Ieldra, I want to make sure that I completely understand your stance: You concede that Synthesis and Control don't really fit with the story that came before, but because you didn't like where the story was going, you are relieved that you can make those choices. Is that correct?

Control fits nicely. This was a theme since the start of ME2 when Miranda told Shepard she wanted a control chip in his head and TIM said the best way to beat the Reapers would be to use their own resources against them.

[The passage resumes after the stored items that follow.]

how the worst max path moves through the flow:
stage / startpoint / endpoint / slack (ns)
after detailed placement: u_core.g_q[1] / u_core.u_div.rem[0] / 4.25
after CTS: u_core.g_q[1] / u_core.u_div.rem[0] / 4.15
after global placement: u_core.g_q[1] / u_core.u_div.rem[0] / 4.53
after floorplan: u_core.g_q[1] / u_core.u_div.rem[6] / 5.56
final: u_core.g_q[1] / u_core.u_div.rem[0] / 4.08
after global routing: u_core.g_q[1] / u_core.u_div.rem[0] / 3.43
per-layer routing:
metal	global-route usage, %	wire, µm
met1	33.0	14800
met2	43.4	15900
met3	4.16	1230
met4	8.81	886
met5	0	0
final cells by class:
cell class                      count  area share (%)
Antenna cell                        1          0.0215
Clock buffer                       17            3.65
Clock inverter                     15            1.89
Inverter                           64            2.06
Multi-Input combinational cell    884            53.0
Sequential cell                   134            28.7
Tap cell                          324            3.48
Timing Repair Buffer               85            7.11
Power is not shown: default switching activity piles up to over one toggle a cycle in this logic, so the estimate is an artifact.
**config.mk**
```make
export PLATFORM = sky130hd
export DESIGN_NAME = bus_arbiter
export DESIGN_NICKNAME = d
export VERILOG_FILES = /design/src/rtl/bus_arbiter_pkg.sv /design/src/rtl/bus_priority_encoder.sv /design/src/rtl/bus_arbiter.sv
export SDC_FILE = /design/constraint.sdc
export NUM_CORES = 1
export LEC_CHECK = 0
export BUFFER_PORTS_ARGS = -buffer_cell sky130_fd_sc_hd__clkbuf_2
export CAP_MARGIN = 10
export CELL_PAD_IN_SITES_DETAIL_PLACEMENT = 1
export CELL_PAD_IN_SITES_GLOBAL_PLACEMENT = 2
export CORE_MARGIN = 5
export CORE_UTILIZATION = 34
export CTS_BUF_LIST = sky130_fd_sc_hd__clkbuf_4
export CTS_CLUSTER_DIAMETER = 120
export CTS_CLUSTER_SIZE = 28
export DETAILED_ROUTE_END_ITERATION = 6
export PLACE_DENSITY = 0.95
export RECOVER_POWER = 25
export SETUP_SLACK_MARGIN = 0.02
export SLEW_MARGIN = 20
export SYNTH_ARGS = -nofsm -noshare
export SYNTH_HDL_FRONTEND = slang
export SYNTH_SLANG_ARGS = --single-unit
```
**constraint.sdc**
```tcl
create_clock -name clock -period 4.4 [get_ports clock]
set_clock_uncertainty 0.1 [all_clocks]
set_input_delay 0.44 -clock clock [delete_from_list [all_inputs] [get_ports clock]]
set_output_delay 0.44 -clock clock [all_outputs]
set_load 0.02 [all_outputs]
```
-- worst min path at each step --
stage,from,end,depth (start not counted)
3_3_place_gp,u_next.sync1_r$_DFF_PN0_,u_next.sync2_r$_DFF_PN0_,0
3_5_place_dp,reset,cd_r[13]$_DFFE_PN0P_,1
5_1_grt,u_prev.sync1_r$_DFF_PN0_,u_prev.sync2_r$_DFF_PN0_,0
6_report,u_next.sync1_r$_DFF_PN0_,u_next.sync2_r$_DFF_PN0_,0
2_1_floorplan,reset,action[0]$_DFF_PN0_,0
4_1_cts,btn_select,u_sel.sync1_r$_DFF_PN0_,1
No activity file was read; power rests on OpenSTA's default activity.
[src/rtl/scale_window_fetch_if.sv]
// scale_window_fetch_if
//   Bundles the two handshakes of the scaling feeder: the source frame
//   memory read port and the 2x2 window hand-off to the scaling processor.
//
//   Memory port : mem_rd_en, mem_addr (feeder -> memory), mem_rdata (memory -> feeder,
//                 valid one cycle after mem_rd_en)
//   Window port : imgmn, imgm1n, imgmn1, imgm1n1, loc_x, loc_y, img_rdy
//                 (feeder -> processor), pixel_done (processor -> feeder)
//
//   master : the feeder side (scale_window_fetch)
//   slave  : the environment side (memory + scaling processor)
interface scale_window_fetch_if #(
    parameter int DW = 16,
    parameter int AW = 16
);
    logic          mem_rd_en;
    logic [AW-1:0] mem_addr;
    logic [DW-1:0] mem_rdata;
    logic [DW-1:0] imgmn;
    logic [DW-1:0] imgm1n;
    logic [DW-1:0] imgmn1;
    logic [DW-1:0] imgm1n1;
    logic [15:0]   loc_x;
    logic [15:0]   loc_y;
    logic          img_rdy;
    logic          pixel_done;

    modport master (
        output mem_rd_en, mem_addr,
        input  mem_rdata,
        output imgmn, imgm1n, imgmn1, imgm1n1, loc_x, loc_y, img_rdy,
        input  pixel_done
    );

    modport slave (
        input  mem_rd_en, mem_addr,
        output mem_rdata,
        input  imgmn, imgm1n, imgmn1, imgm1n1, loc_x, loc_y, img_rdy,
        output pixel_done
    );
endinterface
<file path="config.mk">
export PLATFORM = sky130hd
export DESIGN_NAME = mem_stage_lsu
export DESIGN_NICKNAME = d
export VERILOG_FILES = /design/src/rtl/mem_stage_lsu_pkg.sv /design/src/rtl/mem_align.sv /design/src/rtl/mem_stage_lsu.sv
export SDC_FILE = /design/constraint.sdc
export NUM_CORES = 1
export LEC_CHECK = 0
export BUFFER_PORTS_ARGS = -buffer_cell sky130_fd_sc_hd__clkbuf_2
export CAP_MARGIN = 20
export CORE_UTILIZATION = 39
export DETAILED_ROUTE_END_ITERATION = 12
export PLACE_DENSITY = 0.71
export SLEW_MARGIN = 20
export SYNTH_ARGS = -nofsm -noshare
export SYNTH_HDL_FRONTEND = slang
export SYNTH_SLANG_ARGS = --single-unit
</file>
<file path="constraint.sdc">
create_clock -name clk -period 2.25 [get_ports clk]
set_clock_uncertainty 0.15 [all_clocks]
set_input_delay 0.225 -clock clk [delete_from_list [all_inputs] [get_ports clk]]
set_output_delay 0.225 -clock clk [all_outputs]
set_load 0.01 [all_outputs]
</file>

Synthesis doesn't fit for three reasons:
(1) The explanation of its implementation isn't rationalized in terms of in-world logic. Everywhere else where mysticism was hinted at we could arrive at a reasonable rationalization in terms of the MEU's fictional science, even at the CB. Here that's extremely hard because if such an explanation existed, it would make no sense that the Catalyst didn't use it. Also, "transform the galaxy in a moment of green light" defies all such rationalization.
(2) ME3 sends messages reinforcing the traditional boundaries of the human condition. At times, it's explicitly anti-transhumanist, and it makes the point that Shepard is "fully human" regardless of the fact that biosynthetic fusion was used in his reconstruction.
(3) Synthesis gives the Reapers a role in civilization. One of themes clearly recognizable in the epilogue is "joining with the Other". This would be nice, except that for almost the whole of three games, the Reapers were painted as being offensive to every single one of our moral and aesthetic sensibilities.

However, this is ME3. My experiences with ME1 and ME2 paint a different picture. Both games were much less blatantly traditionalist. In the case of ME2, you could make a point it wasn't at all, except around the ending and the post-game DLC.  I think the writers' vision changed to a more traditionalist approach around the point where the CB scenario, LotSB and Arrival were designed, the change in EDI's speculation at the CB being most indicative of it.
So I feel justified in letting my perception of Synthesis be guided by ME1 and ME2 and in choosing for the outcome, disregarding the religious and mystical vibe and the fact that I'm basically doing the bidding of an "evil god". 
 

As for the whole Catalyst sequence, it really is baffling. I'm still not sure if it's supposed to be a plot twist. Are we supposed to be surprised that the Reapers actually had a reasonable purpose? Are we supposed to reject that purpose? Are we supposed to take the Catalyst seriously? Why can't we mention the outcome on Rannoch? Why can't we describe the irony of the Catalyst rebelling against its creators? Why are the negative consequences of the High-EMS endings ignored?

It's like the writers completely failed to realize that these are important points to discuss. And based on all of the post-release comments, they still don't seem to recognize what the main problems are. They seem to think that the Catalyst scene never contradicted the story's themes.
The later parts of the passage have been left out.